Santa Ana Drags Reunion
Santa Ana, CASaturday, April 1, 2017
Photos by Roger Rohrdanz Story by Richard Parks
On April 1, 2017 we held our biannual reunion honoring the old Santa Ana Dragstrip at Santiago Creek Park, in Santa Ana. The next reunion will be in October at the same park and at the same time: 10AM to 2PM.
Many people ask us, “Why do you hold them so often?” The answer is simple; we are an older group and lose our friends to age and illness. We aren’t sure when our last reunion will be held, but we will carry it on for as long as we can. The Santa Ana Drags came into existence on July 2, 1950 and lasted for nearly a decade with the last race held in 1959, and then the County of Orange closed it down to expand the airport.
Another question often raised concerns the point of whether the Santa Ana Airport Dragstrip was the first in existence. The answer is that it all depends on what you mean by “first.” Santa Barbara airport in Goleta, CA, claims that it held regular and supervised drag races a year earlier and continued for some time. Ed Osepian, a regular at the old Santa Ana dragstrip, told us that he raced at that first 1949 Goleta drag race and won his class, and brought a story and photograph to prove it. Impromptu drag races were held around the nation and especially in Northern and Southern California long before 1949.
Miller told me of a drag race between a roadster and a quarterhorse on Highway 39 around Whittier, CA sometime in 1938. A man in a Stetson hat and cowboy boots came into a local speed shop and said, “That roadster looks fast, but I’ll bet that my horse can beat that car in a quarter mile!”
It was a typical scam of the time. The hot rodders were cagey too and took the bet, but instead of using that roadster, they borrowed a quicker roadster to race the horse. The hot rodders even went to Santa Anita racetrack and timed all the thoroughbreds. Convinced they had a second or two faster time than the horse, the young hot rodders accepted the challenge. The hot rodders were a nervous lot as they wagered their money, for this was during the Great Depression, yet they were very sure that they had worked out the bugs in this scheme. They hadn’t, for the horse was a quarterhorse, bred for quick speed for a quarter-mile, though they didn’t know it at the time. The quarterhorse had been trained to take off as soon as the gambler touched the brim of his Stetson. The driver floored the roadster and quickly shifted into high gear. According to the story the hot rodders told, they beat the quarterhorse by a nose.

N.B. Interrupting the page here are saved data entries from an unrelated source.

module exp8_top (
    input  wire         clk         ,
    input  wire         rst_n       ,
    input  wire         key         ,
    input  wire         sw          ,
    output wire         led         ,
    output wire [3 : 0] state_count
);
    wire clk_1KHz;
    wire key_stable_temp, key_stable;
    divider divider_inst (
        .clk            (clk),
        .rst_n          (rst_n),
        .clk_1KHz       (clk_1KHz)
    );
    edge_detect edge_detect_inst (
        .clk            (clk),
        .rst_n          (rst_n),
        .signal         (key_stable_temp),
        .key_signal     (key_stable) 
    );
    key_filter key_filter_inst (
        .clk            (clk_1KHz),
        .rst_n          (rst_n),
        .key            (key),
        .key_stable     (key_stable_temp)   
    );
    queue_detect queue_detect_inst(
        .clk            (clk),
        .rst_n          (rst_n),
        .key_p          (key_stable),
        .sw             (sw),
        .led            (led),
        .state_count    (state_count)    
    );
endmodule
module key_filter (
    input  wire clk         ,
    input  wire rst_n       ,
    input  wire key         ,
    output wire key_stable  
);
    reg [19 : 0]ff_q;
    always @(posedge clk, negedge rst_n) begin
        if(!rst_n) begin
            ff_q <= 20'b11111_11111_11111_11111;
        end
        else begin
            ff_q <= {ff_q[18 : 0], key};
        end
    end
    assign key_stable = ~(|ff_q);
endmodule
module queue_detect (
    input  wire         clk             ,
    input  wire         rst_n           ,
    input  wire         key_p           ,
    input  wire         sw              ,
    output reg          led             ,
    output wire [3 : 0] state_count
);
    parameter   IDLE    = 4'b0000,
                STATE_0 = 4'b0001,
                STATE_1 = 4'b0010,
                STATE_2 = 4'b0100,
                STATE_3 = 4'b1000;
    reg [3 : 0] state;
    always @(posedge clk, negedge rst_n) begin
        if(!rst_n) begin
            state <= IDLE;
            led   <= 1'b0;
        end
        else begin
            case (state)
                IDLE : 
                    if(key_p) begin
                        if(sw == 1'b1) begin
                            state <= STATE_0;
                            led   <= 1'b0;
                        end
                        else begin
                            state <= IDLE;
                        end
                    end
                    else begin
                        state <= state;
                    end
                STATE_0 : 
                    if(key_p) begin
                        if(sw == 1'b1) begin
                            state <= STATE_1;
							led   <= 1'b0;
                        end
                        else begin
                            state <= STATE_0;
                        end
                    end
                    else begin
                        state <= state;
                    end
                STATE_1 :
                    if(key_p) begin
                        if(sw == 1'b0) begin
                            state <= STATE_2;
							led   <= 1'b0;
                        end
                        else begin
                            state <= STATE_1;
                        end
                    end
                    else begin
                        state <= STATE_1;
                    end
                STATE_2 :
                    if(key_p) begin
                        if(sw == 1'b1) begin
                            state <= STATE_3;
							led   <= 1'b1;
                        end
                        else begin
                            state <= IDLE;
                        end
                    end
                    else begin
                        state <= state;
                    end
                STATE_3 :
                    if(key_p) begin
                        if(sw == 1'b1) begin
                            state <= STATE_0;
							led   <= 1'b0;
                        end
                        else begin
                            state <= IDLE;
                        end
                    end
                    else begin
                        state <= state;  
                    end              
                default :  state <= IDLE;
            endcase
        end
    end
    assign state_count = state;
endmodule

===== flow/run.sh =====
#!/bin/bash
# OpenROAD 26Q1-2900-gdf79404cd8, Yosys 0.63+post, stock flow scripts
make -C /OpenROAD-flow-scripts/flow DESIGN_CONFIG=/design/flow/config.mk WORK_HOME=/design/flow/orfs finish

===== flow/config.mk =====
export PLATFORM = sky130hd
export DESIGN_NAME = exp8_top
export DESIGN_NICKNAME = exp8_top
export VERILOG_FILES = /design/flow/design.v
export SDC_FILE = /design/flow/constraint.sdc
export NUM_CORES = 4
export LEC_CHECK = 1
export CORE_UTILIZATION = 40

===== flow/constraint.sdc =====
current_design exp8_top

set clk_period 4.1
set clk_io_pct 0.2

create_clock -name clk0 -period $clk_period [get_ports {clk}]

set non_clock_inputs [all_inputs -no_clocks]
set_input_delay [expr $clk_period * $clk_io_pct] -clock clk0 $non_clock_inputs
set_output_delay [expr $clk_period * $clk_io_pct] -clock clk0 [all_outputs]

The Santa Ana Airport Drags were not the first drag races, for these events took place all over the country. Santa Ana had many firsts, though; it had paid admissions, it was professionally organized, it codified many of the rules that we know today and, most importantly, it took the nation by storm. After that first race on July 2, 1950, the news media went crazy trying to cover drag racing and young people from all over the nation flocked to C. J. Hart’s dragstrip and copied the way he did things. Timing associations were organized overnight and dragstrips were created all over the nation. So haphazard were many of these early drag strips that less than a year later, in March of 1951 the National Hot Rod Association (NHRA) was formed to create safety programs, insurance coverage and rules to govern a sport that grew overnight.

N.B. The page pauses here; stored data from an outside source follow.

## flow/design.v

```verilog
module eightbitreg(
    input clk, load, incr, reset,
    input [7:0] D_in,
    output reg [7:0] OUT
);
initial begin
    OUT = 8'b0;
end
always@(posedge clk)begin
    if(reset) OUT <= 8'b0;
    else begin
        if(load) OUT <= D_in;
        else if(incr) OUT <= OUT + 1'b1;
        else OUT <= OUT;
    end
end
endmodule
```

## flow/run.sh

```bash
#!/bin/bash
# OpenROAD 26Q1-2900-gdf79404cd8, Yosys 0.63+post, stock flow scripts
make -C /OpenROAD-flow-scripts/flow DESIGN_CONFIG=/design/flow/config.mk WORK_HOME=/design/flow/orfs finish
```

## flow/config.mk

```make
export PLATFORM = sky130hd
export DESIGN_NAME = eightbitreg
export DESIGN_NICKNAME = eightbitreg
export VERILOG_FILES = /design/flow/design.v
export SDC_FILE = /design/flow/constraint.sdc
export NUM_CORES = 4
export LEC_CHECK = 1
export CORE_AREA = 10 10 70 70
export DIE_AREA = 0 0 80 80
```

## flow/constraint.sdc

```tcl
current_design eightbitreg

set clk_period 1.4
set clk_io_pct 0.2

create_clock -name clk0 -period $clk_period [get_ports {clk}]

set non_clock_inputs [all_inputs -no_clocks]
set_input_delay [expr $clk_period * $clk_io_pct] -clock clk0 $non_clock_inputs
set_output_delay [expr $clk_period * $clk_io_pct] -clock clk0 [all_outputs]
```

==> impl_metrics.toml <==
# yosys + openroad results
[clock_network]
clk_pin_slew_worst_paths_ps = 50
root_buffer = "clkbuf_4"
clockBufferDepth = 2
cts_num_sinks = 8
hold_buffers = 0
cts_tree = "yes"
cts_buffers = 3
clkLatencyLatePin_ps = 250
htree_num_levels = 1

[pwr]
vdd_drop_max_v = 0.000411
p_per_area_nw_per_um2 = 729
finalPower_mw = 0.576
p_leak_nw = 0.315

[global_routing]
antenna_found_initial = 0
grtUsageMet1 = 0.0625
first_global_vias = 493
grt_max_degree = 11
grt_pass1_wl_um = 2370
grt_use_total = 0.0453
met3_usage = 0.0205
grt-ovfl-total = 0
gr-max-usage-layer = "met2"
met2_usage = 0.0666

[drt]
vias_per_cell = 3.96
drc = 0
wirelength_um = 1410
drt_iter0_markers = 9
drt_pass1_iterations = 3
ant_nets = 0
wire_per_inst_um = 11.2
antenna_cells = 0
via_count = 495

[synthesis]
yosys-top-cells-area = "dfxtp_1 (35%), xor2_1 (7.5%), o211ai_1 (6.5%)"
synth_cell_types = 22
synth_top_area_share = 0.345
ys_sh_simple = 0.240
ys_seq_frac = 0.345
ys_top_logic_family = "simple AND/OR/NAND/NOR gates"
ys_area_um2 = 464
syn_area_per_cell_um2 = 8.76
top_area_cell = "dfxtp_1"
async_flop_share = 0
flop_cell = "dfxtp_1"
common_cells = "dfxtp_1 (8), nor2_1 (5), o211ai_1 (4), xor2_1 (4)"
synth.yosys.warnings = 1
synth-cells-yosys = 53
mux_share = 0.0674
edf_count = 0
ys.flops = 8
synthXorXnorAreaFrac = 0.0755
synthCells = 53
top_cell = "dfxtp_1"
aoi_share = 0.181
synth_area_um2 = 464
synthAdderAreaFrac = 0.0270

[floorplan]
rows = 21
die_h_um = 80
io_pins = 20
fp_util = 0.136
dieArea_um2 = 6400
dieWidth_um = 80
core_area_um2 = 3420

[critical_path]
r2r_cells = 4
r2r_setup_slack_ps = 170
cp_data_arrival_time_ps = 1080
crit_buf_inv = 1
cp_slowest_cell = "clkdlybuf4s50_1"
end_kind = "output pin"
r2r-end = "OUT[7]"
worstPathCellList = "clkdlybuf4s50_1"
max_stage_delay_ps = 470
timing_worst_setup_path_type = "reg2out"
required_ps = 1120
cp_max_fo = 4
worstReg2RegStart = "OUT[4]"
path_delay_family = "buffers and inverters"
cp-start-kind = "flip-flop"

[final_layout]
syn2layout_area_growth_pct = 70.1
final_util = 0.231
reg_top3 = "OUT (8)"
largest-register = "OUT"
drive_above_1_share = 0.241
instances_no_fill = 125
fillers = 377
largest_reg_flops = 8

[sta]
skew_ps = 1.54
post-route-period-util = 0.972
hold_viol = 0
tightestPinTransition_ps = 257
hold_ws_ps = 485
period_needed_ps = 1360
setup_viol = 0
fin_setup_tns_ps = 0
fmax_mhz = 735
slew_violations = 0
relSlewSlack = 0.828

[flow_run]
cap_violations = 0
warning_count = 25

[placement]
place_hpwl_um = 1120
place_congestion = 0.804
dp.cells = 118
io_buffers = 19

[min_path]
hold_path_depth = 3
min_from = "reset"
hold_path_class = "in2reg"
hold_end = "OUT[4]"

[run_status]
status = "finished clean"
### flow/design.v
module SourceSelection(input reset,                 
		       input clk,                   
		       input select,                
		       output reg selectionresult,  
                       output reg selectionchanged  
		       );
reg[15:0] counter;                                  
always@(posedge clk or negedge reset)
begin
  if(!reset)
    counter<=16'd0;
  else
    counter<=counter+16'd1;
end
reg[4:0] state;
parameter[4:0] BEGIN   =0,
               SELECT1 =1,
	       CHANGE1 =2,
	       SELECT0 =3,
	       CHANGE0 =4;
always@(posedge clk or negedge reset)
begin
  if(!reset) begin
    selectionresult<=0;                                 
    selectionchanged<=0;                                
    state<=BEGIN;
  end
  else begin
    if(counter==0) begin                                
	   case(state)
		  BEGIN: begin
		    selectionresult<=selectionresult;   
		    selectionchanged<=1;                
		    state<=select? SELECT1:SELECT0;     
		  end
                  SELECT1: begin
		    selectionresult<=1;
	            selectionchanged<=0;
		    state<=select? SELECT1:CHANGE1;
		  end
                  CHANGE1: begin
		    selectionresult<=1;
	            selectionchanged<=0;
		    state<=select? SELECT1:BEGIN;		  
		  end
                  SELECT0: begin
		    selectionresult<=0;
		    selectionchanged<=0;
		    state<=select? CHANGE0:SELECT0;		  
		  end
                  CHANGE0: begin
		    selectionresult<=0;
		    selectionchanged<=0;
		    state<=select? BEGIN:SELECT0;		  		  
		  end   		
	   endcase
     end
     else begin                                         
	   state<=state;
	   selectionresult<=selectionresult;
	   selectionchanged<=selectionchanged;
     end
  end
end	
endmodule
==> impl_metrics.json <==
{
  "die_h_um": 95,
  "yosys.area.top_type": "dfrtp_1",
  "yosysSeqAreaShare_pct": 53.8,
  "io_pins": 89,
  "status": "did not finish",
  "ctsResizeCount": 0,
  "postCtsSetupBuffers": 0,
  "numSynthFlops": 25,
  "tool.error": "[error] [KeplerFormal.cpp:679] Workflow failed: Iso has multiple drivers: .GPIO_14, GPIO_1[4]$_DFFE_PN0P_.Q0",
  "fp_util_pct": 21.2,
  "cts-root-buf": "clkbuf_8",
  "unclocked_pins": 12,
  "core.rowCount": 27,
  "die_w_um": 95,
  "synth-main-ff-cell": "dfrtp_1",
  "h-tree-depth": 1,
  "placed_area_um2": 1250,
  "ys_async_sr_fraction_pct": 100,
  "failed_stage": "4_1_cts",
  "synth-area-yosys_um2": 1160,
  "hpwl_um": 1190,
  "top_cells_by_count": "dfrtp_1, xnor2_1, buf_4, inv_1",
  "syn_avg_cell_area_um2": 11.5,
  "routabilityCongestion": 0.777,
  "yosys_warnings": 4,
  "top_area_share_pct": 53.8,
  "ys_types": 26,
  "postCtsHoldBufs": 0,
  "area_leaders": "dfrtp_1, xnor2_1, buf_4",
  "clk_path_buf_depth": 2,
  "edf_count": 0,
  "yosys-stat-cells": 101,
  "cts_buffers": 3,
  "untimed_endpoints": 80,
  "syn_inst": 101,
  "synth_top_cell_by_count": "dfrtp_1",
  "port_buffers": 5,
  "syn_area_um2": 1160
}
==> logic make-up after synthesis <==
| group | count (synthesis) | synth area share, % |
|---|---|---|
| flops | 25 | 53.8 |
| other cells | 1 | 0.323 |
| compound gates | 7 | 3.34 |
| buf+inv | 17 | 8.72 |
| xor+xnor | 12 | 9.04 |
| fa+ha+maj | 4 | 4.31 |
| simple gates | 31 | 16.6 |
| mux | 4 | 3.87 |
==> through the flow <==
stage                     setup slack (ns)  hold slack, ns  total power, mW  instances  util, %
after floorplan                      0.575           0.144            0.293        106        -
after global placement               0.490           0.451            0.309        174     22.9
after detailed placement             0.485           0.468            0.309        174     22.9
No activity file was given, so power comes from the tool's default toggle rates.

The Santa Ana Drags Reunion is a free event and there are no costs to attend. Leslie Long is the leader of the group and is assisted by Gene Mitchell, Roger Rohrdanz, Richard Parks, Jim Miller and Jerry Hart. Mitchell brings tables, chairs, tents and food, all free of charge, and reserves the park. Roger is the reunion photographer, Parks is in charge of public relations and Hart brings the old posters that he saved when his father and mother were the promoters of the dragstrip. Other guests also bring photographs and memorabilia to show. Non-racers and spectators are welcome.

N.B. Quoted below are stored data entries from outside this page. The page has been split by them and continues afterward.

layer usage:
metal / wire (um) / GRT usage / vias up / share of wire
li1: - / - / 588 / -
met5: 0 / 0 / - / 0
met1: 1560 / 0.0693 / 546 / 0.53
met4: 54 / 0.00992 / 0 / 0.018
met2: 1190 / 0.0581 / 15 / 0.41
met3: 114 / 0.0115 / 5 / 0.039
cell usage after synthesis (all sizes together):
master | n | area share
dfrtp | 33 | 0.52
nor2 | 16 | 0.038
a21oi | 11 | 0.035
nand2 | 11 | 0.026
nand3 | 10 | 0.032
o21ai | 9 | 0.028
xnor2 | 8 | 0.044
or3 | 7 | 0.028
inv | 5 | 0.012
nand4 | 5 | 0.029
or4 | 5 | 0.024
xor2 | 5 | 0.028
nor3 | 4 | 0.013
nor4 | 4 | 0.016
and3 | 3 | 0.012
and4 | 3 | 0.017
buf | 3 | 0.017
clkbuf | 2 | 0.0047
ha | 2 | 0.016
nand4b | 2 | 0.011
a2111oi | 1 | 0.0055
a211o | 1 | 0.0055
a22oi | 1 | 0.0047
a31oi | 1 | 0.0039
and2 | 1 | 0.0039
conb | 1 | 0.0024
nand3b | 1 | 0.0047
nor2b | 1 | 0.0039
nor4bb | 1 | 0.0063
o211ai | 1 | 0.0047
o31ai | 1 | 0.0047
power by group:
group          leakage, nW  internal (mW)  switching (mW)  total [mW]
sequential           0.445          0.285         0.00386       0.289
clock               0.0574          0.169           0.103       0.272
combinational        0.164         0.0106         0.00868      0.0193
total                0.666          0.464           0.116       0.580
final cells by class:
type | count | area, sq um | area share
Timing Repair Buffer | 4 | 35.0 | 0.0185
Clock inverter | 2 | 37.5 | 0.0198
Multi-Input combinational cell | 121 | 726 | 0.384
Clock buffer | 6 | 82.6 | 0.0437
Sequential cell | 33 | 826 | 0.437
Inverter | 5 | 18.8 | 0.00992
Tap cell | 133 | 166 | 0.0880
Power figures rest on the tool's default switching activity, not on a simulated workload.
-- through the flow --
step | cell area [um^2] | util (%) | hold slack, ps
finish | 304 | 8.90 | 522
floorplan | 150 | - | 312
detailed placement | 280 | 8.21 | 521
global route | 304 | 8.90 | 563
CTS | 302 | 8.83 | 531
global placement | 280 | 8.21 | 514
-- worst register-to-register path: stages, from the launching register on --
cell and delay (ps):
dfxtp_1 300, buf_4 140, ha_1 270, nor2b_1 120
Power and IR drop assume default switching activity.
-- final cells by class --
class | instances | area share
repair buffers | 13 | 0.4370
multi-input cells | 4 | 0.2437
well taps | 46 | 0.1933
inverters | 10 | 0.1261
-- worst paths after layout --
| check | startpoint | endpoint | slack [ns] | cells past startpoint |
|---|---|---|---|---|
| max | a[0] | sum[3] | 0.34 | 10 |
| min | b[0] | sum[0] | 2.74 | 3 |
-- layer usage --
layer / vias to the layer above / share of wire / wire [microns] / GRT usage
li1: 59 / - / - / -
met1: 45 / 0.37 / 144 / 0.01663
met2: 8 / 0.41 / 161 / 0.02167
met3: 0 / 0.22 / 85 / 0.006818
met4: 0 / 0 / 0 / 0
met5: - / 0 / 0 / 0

Those in attendance were Fred Angelo and Hilda Armijo, Phil Turgasen, Dave Sackett, Wayne Harper, Doug Wilson, Richard Langson, Chris Cote, Duke Langson, Sharon Kim, Leon and Darlene FitzGerald, Ed Osepian, Mike English, Lance Martin, Doug Westfall, Mike Miniaci, Neariah Bolderoff, Nautica Williams, Eldon Harris, Norm Stevenson, Larry Corbett, Curt Kopetsky, Tim Love, Dave Cook, Bob Baxter, Bert Middleton, Sonny Cerneka, Betty Belcourt, Megan Mitchell, Rich Casada, Tim Casada, Doug and Roberta Gillespie, Jim Murphy, Mike Uribe, Fred Martinez, Gene Ellis, Ken Freund, Ken Butler, Diane Carmelo Vandenberg, Lyman Wilson, John Conner, David Steele, Ron and Anna Winship, Jim Donoho and Diane Klingaman.